Year: 2009 | Volume: 1 | Issue: 1 | Page No.: 9-14
DOI: 10.17311/crt.2009.9.14
Adjuvant Immunotherapy of Extensively Drug-Resistant Tuberculosis (XDR-TB) in Ukraine
Nathalia D. Prihoda, Olga V. Arjanova, Larisa V. Yurchenko, Nina I. Sokolenko, Lyudmila A. Vihrova, Volodymyr S. Pylypchuk, Valery M. Frolov and Galyna A. Kutsyna

Abstract: Conventional TB chemotherapy success rates are very low in patients with Extensively Drug-Resistant Tuberculosis (XDR-TB). We treated twelve XDR-TB individuals, seven of which in addition to standard Anti-TB Therapy (ATT) received Immunoxel (Dzherelo), Svitanok and Lisorm over-the-counter herbal immunomodulators.
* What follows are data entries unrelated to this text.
<file path="config.mk">
export PLATFORM = sky130hd
export DESIGN_NAME = phys_freelist_flat
export DESIGN_NICKNAME = d
export VERILOG_FILES = /design/src/rtl/phys_freelist_pkg.sv /design/src/rtl/phys_freelist_if.sv /design/src/rtl/phys_freelist_popcount2.sv /design/src/rtl/phys_freelist.sv /design/src/flat_wrapper.sv
export SDC_FILE = /design/constraint.sdc
export NUM_CORES = 1
export LEC_CHECK = 0
export BUFFER_PORTS_ARGS = -buffer_cell sky130_fd_sc_hd__buf_2
export CORE_MARGIN = 2
export CORE_UTILIZATION = 33
export CTS_CLUSTER_DIAMETER = 80
export DETAILED_ROUTE_END_ITERATION = 16
export PLACE_DENSITY_LB_ADDON = 0.25
export SYNTH_ARGS = -nofsm -noshare
export SYNTH_HDL_FRONTEND = slang
export SYNTH_SLANG_ARGS = --single-unit
</file>
<file path="constraint.sdc">
create_clock -name clk -period 4.6 [get_ports clk]
set_input_delay 0.46 -clock clk [delete_from_list [all_inputs] [get_ports clk]]
set_output_delay 0.46 -clock clk [all_outputs]
set_load 0.1 [all_outputs]
</file>
--- config.mk ---
export PLATFORM = sky130hd
export DESIGN_NAME = xor_gate
export DESIGN_NICKNAME = d
export VERILOG_FILES = /design/src/rtl/xor_gate.sv
export SDC_FILE = /design/constraint.sdc
export NUM_CORES = 1
export LEC_CHECK = 0
export BUFFER_PORTS_ARGS = -buffer_cell sky130_fd_sc_hd__buf_2
export CAP_MARGIN = 5
export CORE_AREA = 10 10 47 49
export CTS_CLUSTER_DIAMETER = 40
export DETAILED_ROUTE_END_ITERATION = 8
export DIE_AREA = 0 0 57 59
export GPL_ROUTABILITY_DRIVEN = 0
export GPL_TIMING_DRIVEN = 0
export SKIP_CTS_REPAIR_TIMING = 1
export SLEW_MARGIN = 20
export SYNTH_ARGS = -nofsm -noshare
export SYNTH_HDL_FRONTEND = slang
export SYNTH_SLANG_ARGS = --single-unit
--- constraint.sdc ---
create_clock -name clk -period 3.7 [get_ports clk]
set_input_delay 0.37 -clock clk [delete_from_list [all_inputs] [get_ports clk]]
set_output_delay 0.37 -clock clk [all_outputs]
set_load 0.03 [all_outputs]
## config.mk

```make
export PLATFORM = sky130hd
export DESIGN_NAME = hazard_stall_ctrl
export DESIGN_NICKNAME = d
export VERILOG_FILES = /design/src/rtl/hazard_stall_ctrl.sv
export SDC_FILE = /design/constraint.sdc
export NUM_CORES = 1
export LEC_CHECK = 0
export ABC_AREA = 1
export CORE_MARGIN = 5
export CORE_UTILIZATION = 35
export CTS_CLUSTER_DIAMETER = 30
export DETAILED_ROUTE_END_ITERATION = 6
export GPL_ROUTABILITY_DRIVEN = 0
export PLACE_DENSITY = 0.85
export SLEW_MARGIN = 15
export SYNTH_ARGS = -nofsm -noshare
export SYNTH_HDL_FRONTEND = slang
export SYNTH_SLANG_ARGS = --single-unit
export TNS_END_PERCENT = 20
```

## constraint.sdc

```tcl
create_clock -name clk -period 1.75 [get_ports clk]
set_input_delay 0.4375 -clock clk [delete_from_list [all_inputs] [get_ports clk]]
set_output_delay 0.4375 -clock clk [all_outputs]
set_load 0.01 [all_outputs]
```
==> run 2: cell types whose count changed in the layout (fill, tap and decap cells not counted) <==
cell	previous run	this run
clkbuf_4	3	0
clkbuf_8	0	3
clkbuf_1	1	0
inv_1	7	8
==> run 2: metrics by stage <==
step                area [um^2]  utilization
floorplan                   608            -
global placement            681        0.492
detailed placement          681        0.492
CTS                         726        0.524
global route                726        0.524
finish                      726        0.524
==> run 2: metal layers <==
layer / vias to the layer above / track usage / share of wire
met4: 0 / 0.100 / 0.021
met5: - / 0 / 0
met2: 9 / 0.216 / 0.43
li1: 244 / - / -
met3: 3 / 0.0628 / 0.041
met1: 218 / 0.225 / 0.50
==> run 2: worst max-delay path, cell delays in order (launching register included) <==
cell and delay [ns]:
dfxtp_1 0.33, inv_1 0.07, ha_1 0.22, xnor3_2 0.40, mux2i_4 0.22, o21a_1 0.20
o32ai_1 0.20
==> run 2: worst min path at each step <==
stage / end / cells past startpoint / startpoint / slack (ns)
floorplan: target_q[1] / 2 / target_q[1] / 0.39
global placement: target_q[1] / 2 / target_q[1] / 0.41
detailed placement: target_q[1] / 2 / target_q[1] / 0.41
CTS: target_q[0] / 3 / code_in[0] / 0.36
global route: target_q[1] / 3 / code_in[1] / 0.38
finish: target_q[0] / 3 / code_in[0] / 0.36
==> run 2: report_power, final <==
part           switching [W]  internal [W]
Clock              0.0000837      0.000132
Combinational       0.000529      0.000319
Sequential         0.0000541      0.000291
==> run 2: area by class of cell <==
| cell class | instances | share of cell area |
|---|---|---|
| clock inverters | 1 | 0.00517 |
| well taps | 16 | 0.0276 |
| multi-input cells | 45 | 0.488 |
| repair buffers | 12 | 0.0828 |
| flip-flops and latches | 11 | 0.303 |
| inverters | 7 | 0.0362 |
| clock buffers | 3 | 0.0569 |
All seven patients who received adjunct immunotherapy improved clinically and radiologically and were discharged after 3.7±0.8 months, with average/median time to mycobacterial clearance 28/25 days. None of five patients on TB drugs alone improved and one died. Patients on immune intervention gained 9.6 kg (p = 0.0001) while those on ATT lost 1.4 kg. The levels of total bilirubin decreased from 15.6 to 10.7 μmol L-1, similarly, the values of alanine transaminase (ALT) declined from abnormally high 42.6 IU L-1 to normal levels 22.9 IU L-1 (p = 0.23). Patients on ATT had unchanged levels of bilirubin, but their ALT declined from 29.6 to 12 IU L-1 (p = 0.02). The levels of hemoglobin rose from 104.1 to 118 g L-1 (p = 0.07) whereas leukocyte counts descended to normal levels from 8.9 to 7.3x109 cells L-1 (p = 0.003). Conversely, in patients on ATT leukocyte counts rose from 8.7 to 13.8x109 cells L-1 (p = 0.21), whereas hemoglobin declined to below normal levels from 116.4 to 96.6 g L-1 (p = 0.18). These results show that immune-modulating interventions can favorably influence the effect of TB drugs. The difference between two treatment outcomes was highly significant (Mantel Haenszel odds ratio = 11; p = 0.0009 at 95% CI). Thus, adjunct herbal immunotherapy is safe, shortens treatment duration and can overcome drug resistance even in patients with XDR-TB.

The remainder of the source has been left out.